**What the task requires:** Find all lines in the listing that include the word "cells", then copy them.

**Source material:**
###

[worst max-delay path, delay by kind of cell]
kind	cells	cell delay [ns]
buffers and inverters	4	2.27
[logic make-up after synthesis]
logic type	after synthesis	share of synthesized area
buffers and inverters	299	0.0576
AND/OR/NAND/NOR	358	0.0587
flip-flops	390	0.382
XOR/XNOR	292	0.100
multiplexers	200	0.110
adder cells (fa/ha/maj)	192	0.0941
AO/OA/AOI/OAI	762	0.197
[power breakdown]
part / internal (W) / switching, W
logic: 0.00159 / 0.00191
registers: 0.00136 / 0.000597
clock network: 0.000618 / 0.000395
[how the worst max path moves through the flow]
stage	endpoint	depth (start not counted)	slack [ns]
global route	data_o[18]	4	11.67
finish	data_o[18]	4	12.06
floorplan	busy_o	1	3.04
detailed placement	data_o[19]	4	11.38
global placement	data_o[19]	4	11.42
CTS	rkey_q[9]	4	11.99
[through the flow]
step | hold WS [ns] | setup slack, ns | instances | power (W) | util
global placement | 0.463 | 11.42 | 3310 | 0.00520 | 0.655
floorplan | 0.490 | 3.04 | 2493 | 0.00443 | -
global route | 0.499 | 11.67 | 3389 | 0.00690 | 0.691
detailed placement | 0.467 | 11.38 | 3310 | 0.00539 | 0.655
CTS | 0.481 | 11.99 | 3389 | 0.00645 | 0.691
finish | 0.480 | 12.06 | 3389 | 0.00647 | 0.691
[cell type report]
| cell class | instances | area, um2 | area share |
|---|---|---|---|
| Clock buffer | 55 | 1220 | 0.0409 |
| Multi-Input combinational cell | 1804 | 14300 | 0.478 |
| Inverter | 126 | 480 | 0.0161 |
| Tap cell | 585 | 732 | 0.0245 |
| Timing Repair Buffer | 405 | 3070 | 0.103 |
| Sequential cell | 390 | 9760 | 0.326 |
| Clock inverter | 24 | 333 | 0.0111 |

###

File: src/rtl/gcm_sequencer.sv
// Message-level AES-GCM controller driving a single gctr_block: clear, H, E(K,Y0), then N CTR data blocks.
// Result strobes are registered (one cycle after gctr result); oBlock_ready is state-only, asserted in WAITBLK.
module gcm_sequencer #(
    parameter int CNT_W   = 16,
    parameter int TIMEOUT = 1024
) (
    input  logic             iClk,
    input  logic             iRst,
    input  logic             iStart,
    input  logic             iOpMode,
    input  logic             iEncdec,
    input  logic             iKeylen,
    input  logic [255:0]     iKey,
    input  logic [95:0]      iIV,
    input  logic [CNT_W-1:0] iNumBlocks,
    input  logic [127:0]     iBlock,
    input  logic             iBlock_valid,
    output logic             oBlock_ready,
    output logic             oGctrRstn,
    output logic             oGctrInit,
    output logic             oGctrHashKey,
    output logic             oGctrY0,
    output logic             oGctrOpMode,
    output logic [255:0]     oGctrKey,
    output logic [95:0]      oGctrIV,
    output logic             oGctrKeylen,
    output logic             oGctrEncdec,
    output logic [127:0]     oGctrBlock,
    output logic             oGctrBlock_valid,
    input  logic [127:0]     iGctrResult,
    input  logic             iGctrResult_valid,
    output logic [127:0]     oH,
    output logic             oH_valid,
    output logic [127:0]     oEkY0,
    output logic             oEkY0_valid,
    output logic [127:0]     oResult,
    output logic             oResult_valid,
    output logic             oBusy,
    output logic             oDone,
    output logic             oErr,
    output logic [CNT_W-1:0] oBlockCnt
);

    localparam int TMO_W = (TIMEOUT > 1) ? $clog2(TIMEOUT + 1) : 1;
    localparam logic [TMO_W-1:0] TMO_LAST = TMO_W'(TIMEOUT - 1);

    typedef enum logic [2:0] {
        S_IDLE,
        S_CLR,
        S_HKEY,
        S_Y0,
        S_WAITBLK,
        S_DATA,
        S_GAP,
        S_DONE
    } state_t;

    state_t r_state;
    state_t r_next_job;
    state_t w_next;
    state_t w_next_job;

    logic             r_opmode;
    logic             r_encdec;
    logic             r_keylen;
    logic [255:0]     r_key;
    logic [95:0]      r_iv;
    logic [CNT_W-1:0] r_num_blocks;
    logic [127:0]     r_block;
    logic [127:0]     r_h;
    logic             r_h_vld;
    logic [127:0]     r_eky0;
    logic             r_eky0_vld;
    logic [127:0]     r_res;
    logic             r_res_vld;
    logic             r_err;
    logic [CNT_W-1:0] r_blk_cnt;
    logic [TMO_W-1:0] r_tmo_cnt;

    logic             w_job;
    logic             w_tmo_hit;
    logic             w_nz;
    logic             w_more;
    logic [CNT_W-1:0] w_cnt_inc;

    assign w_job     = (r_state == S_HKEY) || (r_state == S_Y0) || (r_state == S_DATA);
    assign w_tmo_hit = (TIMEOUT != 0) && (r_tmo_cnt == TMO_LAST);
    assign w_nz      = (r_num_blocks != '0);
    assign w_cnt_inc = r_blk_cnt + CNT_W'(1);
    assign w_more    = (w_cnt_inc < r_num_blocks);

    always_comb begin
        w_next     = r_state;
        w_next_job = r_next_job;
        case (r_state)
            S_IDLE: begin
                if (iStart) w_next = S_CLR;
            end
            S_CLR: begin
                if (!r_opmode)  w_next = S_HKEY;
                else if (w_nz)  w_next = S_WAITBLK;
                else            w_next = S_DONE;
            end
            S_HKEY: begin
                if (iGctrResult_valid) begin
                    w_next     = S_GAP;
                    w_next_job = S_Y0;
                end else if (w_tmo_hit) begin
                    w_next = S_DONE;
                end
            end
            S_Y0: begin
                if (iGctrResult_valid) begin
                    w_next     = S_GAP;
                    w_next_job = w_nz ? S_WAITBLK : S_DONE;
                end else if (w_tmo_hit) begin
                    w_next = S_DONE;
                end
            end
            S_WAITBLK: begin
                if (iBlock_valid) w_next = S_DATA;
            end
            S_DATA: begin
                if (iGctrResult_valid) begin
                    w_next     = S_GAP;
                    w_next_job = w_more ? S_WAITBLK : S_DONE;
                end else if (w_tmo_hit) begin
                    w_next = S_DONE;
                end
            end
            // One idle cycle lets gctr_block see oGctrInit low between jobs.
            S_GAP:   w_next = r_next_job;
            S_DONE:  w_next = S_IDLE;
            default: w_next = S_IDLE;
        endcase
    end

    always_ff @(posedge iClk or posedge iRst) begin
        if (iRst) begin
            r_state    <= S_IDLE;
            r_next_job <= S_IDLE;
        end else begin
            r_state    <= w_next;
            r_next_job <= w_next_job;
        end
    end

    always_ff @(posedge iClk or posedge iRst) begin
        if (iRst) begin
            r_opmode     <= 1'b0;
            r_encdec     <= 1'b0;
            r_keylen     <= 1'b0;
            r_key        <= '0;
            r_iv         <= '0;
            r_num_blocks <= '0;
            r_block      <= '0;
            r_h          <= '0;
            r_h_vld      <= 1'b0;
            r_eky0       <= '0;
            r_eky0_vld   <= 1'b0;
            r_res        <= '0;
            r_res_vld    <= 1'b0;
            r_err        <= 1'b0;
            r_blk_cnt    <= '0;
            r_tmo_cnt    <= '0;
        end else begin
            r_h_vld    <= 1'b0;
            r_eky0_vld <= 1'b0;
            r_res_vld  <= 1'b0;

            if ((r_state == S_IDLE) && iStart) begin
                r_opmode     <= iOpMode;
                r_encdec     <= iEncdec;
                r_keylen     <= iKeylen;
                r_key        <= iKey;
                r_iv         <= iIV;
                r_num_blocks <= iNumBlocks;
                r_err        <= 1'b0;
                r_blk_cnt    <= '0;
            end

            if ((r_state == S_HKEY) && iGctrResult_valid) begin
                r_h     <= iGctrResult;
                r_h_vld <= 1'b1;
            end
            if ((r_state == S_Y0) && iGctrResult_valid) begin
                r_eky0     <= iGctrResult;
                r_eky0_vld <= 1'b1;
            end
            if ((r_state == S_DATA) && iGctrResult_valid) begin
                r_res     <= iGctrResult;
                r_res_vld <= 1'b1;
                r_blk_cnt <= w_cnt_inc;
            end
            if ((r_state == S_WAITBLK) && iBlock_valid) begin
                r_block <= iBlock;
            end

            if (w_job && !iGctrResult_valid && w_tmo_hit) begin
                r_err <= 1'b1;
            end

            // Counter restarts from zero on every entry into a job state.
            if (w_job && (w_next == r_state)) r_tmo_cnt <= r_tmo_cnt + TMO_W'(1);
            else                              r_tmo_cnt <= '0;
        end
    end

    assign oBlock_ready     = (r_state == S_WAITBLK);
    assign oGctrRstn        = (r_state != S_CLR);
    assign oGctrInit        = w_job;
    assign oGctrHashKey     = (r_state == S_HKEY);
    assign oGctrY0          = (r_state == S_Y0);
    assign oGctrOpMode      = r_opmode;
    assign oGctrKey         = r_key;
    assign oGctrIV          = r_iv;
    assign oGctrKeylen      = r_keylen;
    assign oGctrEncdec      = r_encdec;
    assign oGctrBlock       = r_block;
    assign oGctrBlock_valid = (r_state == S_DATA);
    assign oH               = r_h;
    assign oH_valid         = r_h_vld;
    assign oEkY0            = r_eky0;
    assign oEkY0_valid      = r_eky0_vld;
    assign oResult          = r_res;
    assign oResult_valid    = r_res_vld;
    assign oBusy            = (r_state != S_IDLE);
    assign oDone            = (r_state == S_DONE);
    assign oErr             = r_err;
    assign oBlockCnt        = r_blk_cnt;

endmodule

###

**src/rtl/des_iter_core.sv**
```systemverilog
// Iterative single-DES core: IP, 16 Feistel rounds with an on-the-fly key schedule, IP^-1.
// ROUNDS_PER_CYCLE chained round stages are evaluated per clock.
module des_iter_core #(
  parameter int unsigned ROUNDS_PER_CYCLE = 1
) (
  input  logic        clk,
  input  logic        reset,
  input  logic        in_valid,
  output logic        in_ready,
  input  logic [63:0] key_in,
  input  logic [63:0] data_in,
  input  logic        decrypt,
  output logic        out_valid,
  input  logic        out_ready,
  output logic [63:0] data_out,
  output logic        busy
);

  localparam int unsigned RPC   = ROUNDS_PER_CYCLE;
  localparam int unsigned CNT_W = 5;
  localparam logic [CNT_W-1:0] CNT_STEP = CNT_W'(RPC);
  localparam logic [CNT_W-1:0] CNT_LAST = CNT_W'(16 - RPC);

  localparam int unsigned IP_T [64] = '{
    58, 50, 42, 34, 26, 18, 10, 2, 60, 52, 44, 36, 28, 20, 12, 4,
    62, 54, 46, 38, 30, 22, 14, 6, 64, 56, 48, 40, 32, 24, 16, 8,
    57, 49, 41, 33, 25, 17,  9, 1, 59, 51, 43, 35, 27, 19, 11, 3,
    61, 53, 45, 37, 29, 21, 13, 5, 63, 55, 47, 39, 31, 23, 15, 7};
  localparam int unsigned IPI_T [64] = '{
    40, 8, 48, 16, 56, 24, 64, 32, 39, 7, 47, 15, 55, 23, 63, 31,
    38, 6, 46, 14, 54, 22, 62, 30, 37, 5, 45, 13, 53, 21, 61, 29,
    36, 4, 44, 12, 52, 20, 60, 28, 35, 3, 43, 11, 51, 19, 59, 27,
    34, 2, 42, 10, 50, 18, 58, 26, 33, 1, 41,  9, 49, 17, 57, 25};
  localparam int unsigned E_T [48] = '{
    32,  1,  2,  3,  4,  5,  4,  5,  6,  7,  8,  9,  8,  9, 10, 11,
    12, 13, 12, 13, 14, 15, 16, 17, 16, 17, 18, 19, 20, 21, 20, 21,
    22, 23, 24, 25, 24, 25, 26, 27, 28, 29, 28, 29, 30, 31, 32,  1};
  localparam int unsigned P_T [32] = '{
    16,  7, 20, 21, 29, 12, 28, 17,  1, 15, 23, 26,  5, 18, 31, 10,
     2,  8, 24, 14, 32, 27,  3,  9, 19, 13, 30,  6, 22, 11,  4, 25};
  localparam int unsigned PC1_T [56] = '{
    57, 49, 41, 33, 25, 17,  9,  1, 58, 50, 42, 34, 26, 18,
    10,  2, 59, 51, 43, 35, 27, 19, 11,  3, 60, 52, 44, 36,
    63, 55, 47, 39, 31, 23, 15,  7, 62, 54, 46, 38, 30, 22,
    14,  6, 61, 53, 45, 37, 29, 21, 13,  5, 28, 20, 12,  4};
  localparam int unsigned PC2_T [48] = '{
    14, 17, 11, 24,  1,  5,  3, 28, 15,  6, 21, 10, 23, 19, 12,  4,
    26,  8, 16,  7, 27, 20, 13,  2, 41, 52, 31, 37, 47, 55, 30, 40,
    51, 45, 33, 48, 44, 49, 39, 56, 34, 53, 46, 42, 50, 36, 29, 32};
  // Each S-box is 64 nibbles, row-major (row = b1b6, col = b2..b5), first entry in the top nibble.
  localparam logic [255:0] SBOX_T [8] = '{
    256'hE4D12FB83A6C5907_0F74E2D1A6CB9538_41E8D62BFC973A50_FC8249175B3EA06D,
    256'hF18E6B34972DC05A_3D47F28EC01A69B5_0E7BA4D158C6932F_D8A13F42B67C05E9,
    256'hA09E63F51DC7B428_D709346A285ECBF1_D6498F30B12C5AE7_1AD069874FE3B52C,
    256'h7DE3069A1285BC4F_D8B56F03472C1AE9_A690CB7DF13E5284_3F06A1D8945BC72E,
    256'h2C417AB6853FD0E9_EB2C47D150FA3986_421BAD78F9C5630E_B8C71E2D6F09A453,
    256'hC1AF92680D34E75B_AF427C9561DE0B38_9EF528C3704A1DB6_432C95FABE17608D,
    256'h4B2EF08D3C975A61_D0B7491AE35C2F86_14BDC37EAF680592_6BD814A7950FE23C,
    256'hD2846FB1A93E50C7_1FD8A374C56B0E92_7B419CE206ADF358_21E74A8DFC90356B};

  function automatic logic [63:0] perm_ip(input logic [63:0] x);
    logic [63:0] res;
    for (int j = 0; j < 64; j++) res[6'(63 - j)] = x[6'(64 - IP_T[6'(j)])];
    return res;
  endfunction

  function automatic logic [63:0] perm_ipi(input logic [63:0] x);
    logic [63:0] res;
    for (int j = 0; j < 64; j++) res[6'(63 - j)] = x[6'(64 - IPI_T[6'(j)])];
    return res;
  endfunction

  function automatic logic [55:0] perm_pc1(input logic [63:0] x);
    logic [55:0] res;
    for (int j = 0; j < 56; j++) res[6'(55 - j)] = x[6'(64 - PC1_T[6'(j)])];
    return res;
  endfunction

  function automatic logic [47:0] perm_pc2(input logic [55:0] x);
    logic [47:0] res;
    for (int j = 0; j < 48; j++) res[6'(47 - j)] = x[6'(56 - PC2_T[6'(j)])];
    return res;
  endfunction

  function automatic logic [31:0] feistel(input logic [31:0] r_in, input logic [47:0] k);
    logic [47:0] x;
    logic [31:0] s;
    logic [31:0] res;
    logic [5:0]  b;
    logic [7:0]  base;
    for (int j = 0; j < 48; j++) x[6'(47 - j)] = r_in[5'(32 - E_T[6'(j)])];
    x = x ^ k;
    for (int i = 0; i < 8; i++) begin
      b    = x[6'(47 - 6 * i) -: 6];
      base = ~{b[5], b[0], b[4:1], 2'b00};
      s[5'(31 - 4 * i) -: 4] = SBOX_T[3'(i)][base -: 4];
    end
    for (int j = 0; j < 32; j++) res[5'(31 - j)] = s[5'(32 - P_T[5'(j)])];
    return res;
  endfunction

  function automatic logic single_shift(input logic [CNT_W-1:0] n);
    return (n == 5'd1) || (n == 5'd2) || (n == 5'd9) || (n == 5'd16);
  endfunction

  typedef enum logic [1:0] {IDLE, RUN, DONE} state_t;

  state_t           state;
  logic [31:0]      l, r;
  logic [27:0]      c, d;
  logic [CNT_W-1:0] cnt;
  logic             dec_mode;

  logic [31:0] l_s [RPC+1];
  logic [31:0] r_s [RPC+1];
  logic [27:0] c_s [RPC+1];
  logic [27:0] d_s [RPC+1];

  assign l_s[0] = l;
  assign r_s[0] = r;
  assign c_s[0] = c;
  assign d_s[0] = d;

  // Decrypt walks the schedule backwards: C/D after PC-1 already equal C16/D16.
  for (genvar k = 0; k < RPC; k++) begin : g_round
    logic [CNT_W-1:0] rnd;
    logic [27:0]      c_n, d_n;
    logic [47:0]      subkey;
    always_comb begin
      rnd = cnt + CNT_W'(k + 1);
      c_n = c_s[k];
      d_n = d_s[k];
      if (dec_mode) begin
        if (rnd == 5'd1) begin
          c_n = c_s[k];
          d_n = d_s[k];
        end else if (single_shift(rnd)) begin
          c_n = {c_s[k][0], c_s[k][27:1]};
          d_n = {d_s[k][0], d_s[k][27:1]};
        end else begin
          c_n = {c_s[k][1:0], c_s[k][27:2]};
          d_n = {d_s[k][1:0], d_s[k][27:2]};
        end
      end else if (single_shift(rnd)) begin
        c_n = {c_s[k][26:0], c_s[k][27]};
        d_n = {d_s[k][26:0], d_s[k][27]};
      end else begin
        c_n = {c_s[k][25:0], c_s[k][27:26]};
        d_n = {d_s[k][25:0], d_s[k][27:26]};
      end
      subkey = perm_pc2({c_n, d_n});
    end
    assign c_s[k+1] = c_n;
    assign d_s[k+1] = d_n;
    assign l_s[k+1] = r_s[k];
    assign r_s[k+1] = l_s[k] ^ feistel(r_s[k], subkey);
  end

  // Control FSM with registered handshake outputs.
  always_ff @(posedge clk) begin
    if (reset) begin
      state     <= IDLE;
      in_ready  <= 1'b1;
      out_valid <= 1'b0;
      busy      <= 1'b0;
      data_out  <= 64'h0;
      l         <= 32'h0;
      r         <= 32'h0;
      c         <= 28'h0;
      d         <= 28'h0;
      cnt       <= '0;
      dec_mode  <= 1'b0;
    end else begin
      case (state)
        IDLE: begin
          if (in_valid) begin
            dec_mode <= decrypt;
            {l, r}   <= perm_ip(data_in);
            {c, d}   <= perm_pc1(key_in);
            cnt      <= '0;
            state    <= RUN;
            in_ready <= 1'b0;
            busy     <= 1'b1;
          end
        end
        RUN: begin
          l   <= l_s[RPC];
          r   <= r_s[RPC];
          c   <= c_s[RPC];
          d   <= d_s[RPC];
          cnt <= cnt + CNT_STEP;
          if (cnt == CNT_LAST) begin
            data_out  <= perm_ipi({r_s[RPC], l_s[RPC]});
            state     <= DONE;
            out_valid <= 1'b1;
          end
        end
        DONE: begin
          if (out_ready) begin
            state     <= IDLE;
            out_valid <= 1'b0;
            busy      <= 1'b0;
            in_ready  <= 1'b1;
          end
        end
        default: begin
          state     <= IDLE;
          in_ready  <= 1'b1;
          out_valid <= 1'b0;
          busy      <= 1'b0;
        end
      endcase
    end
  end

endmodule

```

###

**Answer:**
kind	cells	cell delay [ns]
adder cells (fa/ha/maj)	192	0.0941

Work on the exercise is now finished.